Fundamentals of Thermodynamics

Mechanical, thermal, and thermodynamic equilibrium are covered, along with the molecular basis for internal energy, entropy, and reversibility. It demonstrates entropy as a path-independent property and its role in reversibility and other areas.

Format: Paperback / softback
Length: 148 pages
Publication date: 27 January 2022
Publisher: Taylor & Francis Ltd

Mechanical, thermal, and thermodynamic equilibrium are fundamental concepts in physics that govern the behavior of matter and energy. These equilibrium states are achieved when the forces acting on a system are balanced, resulting in a state of stability. Mechanical equilibrium occurs when the net force acting on an object is zero, while thermal equilibrium is achieved when the temperature of a system is uniform. Thermodynamic equilibrium, on the other hand, is a state of balance between heat transfer and work done in a system, ensuring that no net energy is gained or lost.

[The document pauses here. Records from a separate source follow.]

File: src/sv/ebsl_pkg.sv
package ebsl_pkg;

    localparam int ROW_W     = 12;
    localparam int COL_W     = 6;
    localparam int WEIGHT_W  = 16;
    localparam int LEN_W     = 7;
    localparam int ELEM_W    = 24;
    localparam int ACC_W     = 32;
    localparam int SCALE_W   = 17;
    localparam int ADDR_W    = ROW_W + COL_W;
    localparam int ROW_SPAN  = 2 ** ROW_W;
    localparam int S_DATA_W  = 40;
    localparam int M_DATA_W  = 32;
    localparam int QUEUE_DEPTH = 2;

    typedef enum logic
    {
        CMD_WRITE  = 1'b0,
        CMD_LOOKUP = 1'b1
    } cmd_kind_t;

    typedef struct packed
    {
        cmd_kind_t                    kind;
        logic                         in_range;
        logic                         last;
        logic [COL_W-1:0]             k_last;
        logic [ADDR_W-1:0]            addr;
        logic signed [WEIGHT_W-1:0]   weight;
    } cmd_t;

    // round(65536 / sqrt(n)), evaluated at elaboration only
    function automatic logic [SCALE_W-1:0] scale_of(input int unsigned n);
        longint unsigned lo;
        longint unsigned hi;
        longint unsigned mid;
        longint unsigned nn;
        lo = 64'd0;
        hi = 64'd65536;
        nn = longint'(n);
        for (int i = 0; i < 18; i++)
        begin
            mid = (lo + hi + 64'd1) / 2;
            if (lo < hi)
            begin
                if (mid * mid * nn <= (64'd1 << 32))
                    lo = mid;
                else
                    hi = mid - 64'd1;
            end
        end
        if ((64'd2 * lo + 64'd1) * (64'd2 * lo + 64'd1) * nn <= (64'd1 << 34))
            lo = lo + 64'd1;
        return SCALE_W'(lo);
    endfunction

endpackage
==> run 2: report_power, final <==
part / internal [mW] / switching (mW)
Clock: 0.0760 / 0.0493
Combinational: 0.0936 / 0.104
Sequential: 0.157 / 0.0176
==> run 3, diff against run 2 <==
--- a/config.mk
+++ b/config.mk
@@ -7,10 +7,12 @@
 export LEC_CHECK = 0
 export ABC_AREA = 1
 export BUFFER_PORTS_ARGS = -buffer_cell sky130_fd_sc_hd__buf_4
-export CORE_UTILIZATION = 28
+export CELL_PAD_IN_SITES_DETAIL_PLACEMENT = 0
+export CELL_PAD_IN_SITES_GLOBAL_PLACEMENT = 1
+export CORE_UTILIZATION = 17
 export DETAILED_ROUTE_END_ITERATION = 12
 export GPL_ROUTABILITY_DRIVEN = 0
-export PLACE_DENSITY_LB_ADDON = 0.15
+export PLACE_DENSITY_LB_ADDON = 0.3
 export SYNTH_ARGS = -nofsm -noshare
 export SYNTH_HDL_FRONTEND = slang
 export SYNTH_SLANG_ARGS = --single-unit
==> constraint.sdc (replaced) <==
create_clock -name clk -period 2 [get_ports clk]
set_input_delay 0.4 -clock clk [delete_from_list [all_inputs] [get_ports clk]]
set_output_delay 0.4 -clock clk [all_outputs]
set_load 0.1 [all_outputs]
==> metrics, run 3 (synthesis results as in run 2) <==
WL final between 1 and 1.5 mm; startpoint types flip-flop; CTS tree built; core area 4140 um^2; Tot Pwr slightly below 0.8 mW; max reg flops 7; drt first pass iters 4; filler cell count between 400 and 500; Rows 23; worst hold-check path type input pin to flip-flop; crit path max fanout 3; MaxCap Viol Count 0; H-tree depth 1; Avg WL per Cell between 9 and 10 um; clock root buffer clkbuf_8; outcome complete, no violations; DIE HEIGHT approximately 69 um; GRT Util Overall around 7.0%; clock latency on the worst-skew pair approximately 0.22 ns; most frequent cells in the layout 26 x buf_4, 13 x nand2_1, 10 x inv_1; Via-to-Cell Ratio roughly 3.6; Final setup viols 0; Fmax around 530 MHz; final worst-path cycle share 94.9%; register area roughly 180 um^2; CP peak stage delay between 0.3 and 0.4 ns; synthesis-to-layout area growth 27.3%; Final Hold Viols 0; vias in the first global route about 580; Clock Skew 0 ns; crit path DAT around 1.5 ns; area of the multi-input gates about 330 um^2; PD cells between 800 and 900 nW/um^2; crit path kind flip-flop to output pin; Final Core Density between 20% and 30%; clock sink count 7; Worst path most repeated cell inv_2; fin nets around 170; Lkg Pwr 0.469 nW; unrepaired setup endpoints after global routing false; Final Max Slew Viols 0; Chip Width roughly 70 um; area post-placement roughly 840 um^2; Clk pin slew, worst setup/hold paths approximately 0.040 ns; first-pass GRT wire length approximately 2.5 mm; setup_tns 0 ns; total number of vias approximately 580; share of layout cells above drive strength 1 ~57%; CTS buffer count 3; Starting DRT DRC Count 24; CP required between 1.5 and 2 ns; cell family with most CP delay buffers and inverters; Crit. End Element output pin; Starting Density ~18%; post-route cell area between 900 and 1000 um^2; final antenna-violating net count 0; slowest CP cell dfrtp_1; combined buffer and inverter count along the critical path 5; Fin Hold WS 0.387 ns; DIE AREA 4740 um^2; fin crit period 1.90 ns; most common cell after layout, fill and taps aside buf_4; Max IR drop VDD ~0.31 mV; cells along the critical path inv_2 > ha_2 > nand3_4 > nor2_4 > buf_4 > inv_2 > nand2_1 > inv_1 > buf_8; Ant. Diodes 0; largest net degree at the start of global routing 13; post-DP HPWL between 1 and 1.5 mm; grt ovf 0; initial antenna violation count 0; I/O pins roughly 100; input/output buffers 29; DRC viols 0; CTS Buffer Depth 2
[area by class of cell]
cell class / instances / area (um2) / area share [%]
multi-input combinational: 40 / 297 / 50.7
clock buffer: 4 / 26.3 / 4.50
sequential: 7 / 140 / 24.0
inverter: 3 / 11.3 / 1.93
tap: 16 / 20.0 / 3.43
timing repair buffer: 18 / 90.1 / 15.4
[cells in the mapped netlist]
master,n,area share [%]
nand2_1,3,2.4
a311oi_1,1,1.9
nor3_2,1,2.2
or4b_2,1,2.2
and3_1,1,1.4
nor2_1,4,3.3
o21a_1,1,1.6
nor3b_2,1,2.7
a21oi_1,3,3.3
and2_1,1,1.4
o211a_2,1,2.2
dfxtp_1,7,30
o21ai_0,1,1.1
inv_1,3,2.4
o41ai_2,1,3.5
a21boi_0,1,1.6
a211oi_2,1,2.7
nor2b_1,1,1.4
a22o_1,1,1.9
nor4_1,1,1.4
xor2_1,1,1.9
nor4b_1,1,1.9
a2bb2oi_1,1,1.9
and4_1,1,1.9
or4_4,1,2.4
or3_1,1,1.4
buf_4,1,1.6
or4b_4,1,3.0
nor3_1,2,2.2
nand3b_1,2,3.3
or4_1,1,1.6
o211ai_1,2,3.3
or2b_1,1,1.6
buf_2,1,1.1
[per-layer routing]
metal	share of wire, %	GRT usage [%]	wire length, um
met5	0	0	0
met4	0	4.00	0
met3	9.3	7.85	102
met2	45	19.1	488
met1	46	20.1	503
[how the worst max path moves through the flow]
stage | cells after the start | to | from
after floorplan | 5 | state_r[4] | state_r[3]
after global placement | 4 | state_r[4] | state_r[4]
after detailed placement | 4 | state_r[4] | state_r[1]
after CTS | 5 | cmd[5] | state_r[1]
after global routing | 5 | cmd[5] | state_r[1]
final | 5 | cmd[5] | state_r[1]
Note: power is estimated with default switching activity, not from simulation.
==> src/sv/wrs_front.sv <==
// Front end: accepts input bytes, marks delimiters and holds them in a short
// command queue for the back end.
// Depends on wrs_pkg.
`timescale 1ns / 1ps

module wrs_front import wrs_pkg::*; (
  input  logic       clk,
  input  logic       rst_n,
  input  logic       in_valid,
  output logic       in_ready,
  input  logic [7:0] in_char,
  output logic       cmd_valid,
  input  logic       cmd_ready,
  output cmd_t       cmd
);

  cmd_t              q_mem_r [QUEUE_DEPTH];
  logic [QPTR_W-1:0] wr_ptr_r;
  logic [QPTR_W-1:0] wr_ptr_nxt;
  logic [QPTR_W-1:0] rd_ptr_r;
  logic [QPTR_W-1:0] rd_ptr_nxt;
  logic [QCNT_W-1:0] count_r;
  logic [QCNT_W-1:0] count_nxt;
  logic              push;
  logic              pop;
  cmd_t              new_cmd;

  assign in_ready  = (count_r != QCNT_W'(QUEUE_DEPTH));
  assign cmd_valid = (count_r != '0);
  assign cmd       = q_mem_r[rd_ptr_r];
  assign push      = in_valid && in_ready;
  assign pop       = cmd_valid && cmd_ready;

  always_comb begin
    new_cmd.ch    = in_char;
    new_cmd.delim = (in_char == CHAR_SPACE) || (in_char == CHAR_PERIOD);
    wr_ptr_nxt    = wr_ptr_r;
    rd_ptr_nxt    = rd_ptr_r;
    count_nxt     = count_r;
    if (push) begin
      wr_ptr_nxt = (wr_ptr_r == QPTR_W'(QUEUE_DEPTH - 1)) ? '0 : wr_ptr_r + QPTR_W'(1);
    end
    if (pop) begin
      rd_ptr_nxt = (rd_ptr_r == QPTR_W'(QUEUE_DEPTH - 1)) ? '0 : rd_ptr_r + QPTR_W'(1);
    end
    if (push && !pop) begin
      count_nxt = count_r + QCNT_W'(1);
    end else if (pop && !push) begin
      count_nxt = count_r - QCNT_W'(1);
    end
  end

  always_ff @(posedge clk) begin
    if (!rst_n) begin
      wr_ptr_r <= '0;
      rd_ptr_r <= '0;
      count_r  <= '0;
    end else begin
      wr_ptr_r <= wr_ptr_nxt;
      rd_ptr_r <= rd_ptr_nxt;
      count_r  <= count_nxt;
    end
  end

  always_ff @(posedge clk) begin
    if (push) begin
      q_mem_r[wr_ptr_r] <= new_cmd;
    end
  end

endmodule

==> src/sv/wrs_back.sv <==
// Back end: letter store with its level and sticky overflow flag, the flush
// sequencer and the output register.
// Depends on wrs_pkg.
`timescale 1ns / 1ps

module wrs_back import wrs_pkg::*; (
  input  logic       clk,
  input  logic       rst_n,
  input  logic       cmd_valid,
  output logic       cmd_ready,
  input  cmd_t       cmd,
  output logic       out_valid,
  input  logic       out_ready,
  output logic [7:0] out_char,
  output logic       out_last,
  output logic       out_overflow
);

  logic [7:0]        mem_r [STACK_DEPTH];
  logic [7:0]        rd_data_r;
  back_state_t       state_r;
  back_state_t       state_nxt;
  logic [LVL_W-1:0]  level_r;
  logic [LVL_W-1:0]  level_nxt;
  logic [LVL_W-1:0]  level_dec;
  logic              drop_r;
  logic              drop_nxt;
  logic [7:0]        delim_r;
  logic [7:0]        delim_nxt;
  logic              out_valid_r;
  logic              out_valid_nxt;
  logic [7:0]        out_char_r;
  logic [7:0]        out_char_nxt;
  logic              out_last_r;
  logic              out_last_nxt;
  logic              out_ovf_r;
  logic              out_ovf_nxt;
  logic              slot_free;
  logic              wr_en;
  logic              rd_en;
  logic [ADDR_W-1:0] wr_addr;
  logic [ADDR_W-1:0] rd_addr;

  assign level_dec    = level_r - LVL_W'(1);
  assign wr_addr      = level_r[ADDR_W-1:0];
  assign rd_addr      = level_dec[ADDR_W-1:0];
  assign slot_free    = !out_valid_r || out_ready;
  assign out_valid    = out_valid_r;
  assign out_char     = out_char_r;
  assign out_last     = out_last_r;
  assign out_overflow = out_ovf_r;

  always_comb begin
    state_nxt     = state_r;
    level_nxt     = level_r;
    drop_nxt      = drop_r;
    delim_nxt     = delim_r;
    out_valid_nxt = out_valid_r && !out_ready;
    out_char_nxt  = out_char_r;
    out_last_nxt  = out_last_r;
    out_ovf_nxt   = out_ovf_r;
    wr_en         = 1'b0;
    rd_en         = 1'b0;
    cmd_ready     = 1'b0;
    case (state_r)
      S_IDLE: begin
        cmd_ready = 1'b1;
        if (cmd_valid) begin
          if (!cmd.delim) begin
            if (level_r < LVL_W'(STACK_DEPTH)) begin
              wr_en     = 1'b1;
              level_nxt = level_r + LVL_W'(1);
            end else begin
              drop_nxt = 1'b1;
            end
          end else begin
            delim_nxt = cmd.ch;
            if (level_r != '0) begin
              rd_en     = 1'b1;
              level_nxt = level_dec;
              state_nxt = S_LOAD;
            end else begin
              state_nxt = S_DELIM;
            end
          end
        end
      end
      S_LOAD: begin
        if (slot_free) begin
          out_valid_nxt = 1'b1;
          out_char_nxt  = rd_data_r;
          out_last_nxt  = 1'b0;
          out_ovf_nxt   = drop_r;
          if (level_r != '0) begin
            rd_en     = 1'b1;
            level_nxt = level_dec;
          end else begin
            state_nxt = S_DELIM;
          end
        end
      end
      S_DELIM: begin
        if (slot_free) begin
          out_valid_nxt = 1'b1;
          out_char_nxt  = delim_r;
          out_last_nxt  = 1'b1;
          out_ovf_nxt   = drop_r;
          drop_nxt      = 1'b0;
          state_nxt     = S_IDLE;
        end
      end
      default: begin
        state_nxt = S_IDLE;
      end
    endcase
  end

  always_ff @(posedge clk) begin
    if (!rst_n) begin
      state_r     <= S_IDLE;
      level_r     <= '0;
      drop_r      <= 1'b0;
      out_valid_r <= 1'b0;
    end else begin
      state_r     <= state_nxt;
      level_r     <= level_nxt;
      drop_r      <= drop_nxt;
      out_valid_r <= out_valid_nxt;
    end
  end

  always_ff @(posedge clk) begin
    delim_r    <= delim_nxt;
    out_char_r <= out_char_nxt;
    out_last_r <= out_last_nxt;
    out_ovf_r  <= out_ovf_nxt;
  end

  always_ff @(posedge clk) begin
    if (wr_en) begin
      mem_r[wr_addr] <= cmd.ch;
    end
    if (rd_en) begin
      rd_data_r <= mem_r[rd_addr];
    end
  end

endmodule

These equilibrium concepts have numerous applications in various fields, including engineering, chemistry, and biology. In engineering, equilibrium is used to design and optimize systems that operate efficiently and safely. For example, in the design of a heat exchanger, engineers must ensure that the temperatures and pressures on the hot and cold sides of the system are in equilibrium to prevent thermal stress and damage. In chemistry, equilibrium is used to predict the reactions that will occur in a system and to determine the equilibrium constants that govern these reactions. In biology, equilibrium is used to describe the balance of ecosystems, where species interact with each other and their environment to maintain a stable state.

The molecular basis for internal energy, entropy, thermodynamic equilibrium, and reversibility is an essential aspect of these concepts. Internal energy is the energy stored within a system, while entropy is a measure of the disorder or randomness in a system. Thermodynamic equilibrium occurs when the internal energy of a system is equal to the heat transfer and work done to and from the system. Reversibility is the ability of a system to return to its initial state after a change, and it is a key characteristic of a physical process.

Reversible heat engines and reversible heat pumps are examples of systems that demonstrate entropy as a path-independent property. These systems can transfer heat between two states, such as the environment and a reservoir, in a reversible manner, without any net loss of energy. This property is important in many applications, such as gas dynamics, combustion, propulsion, power plant engineering, and engines.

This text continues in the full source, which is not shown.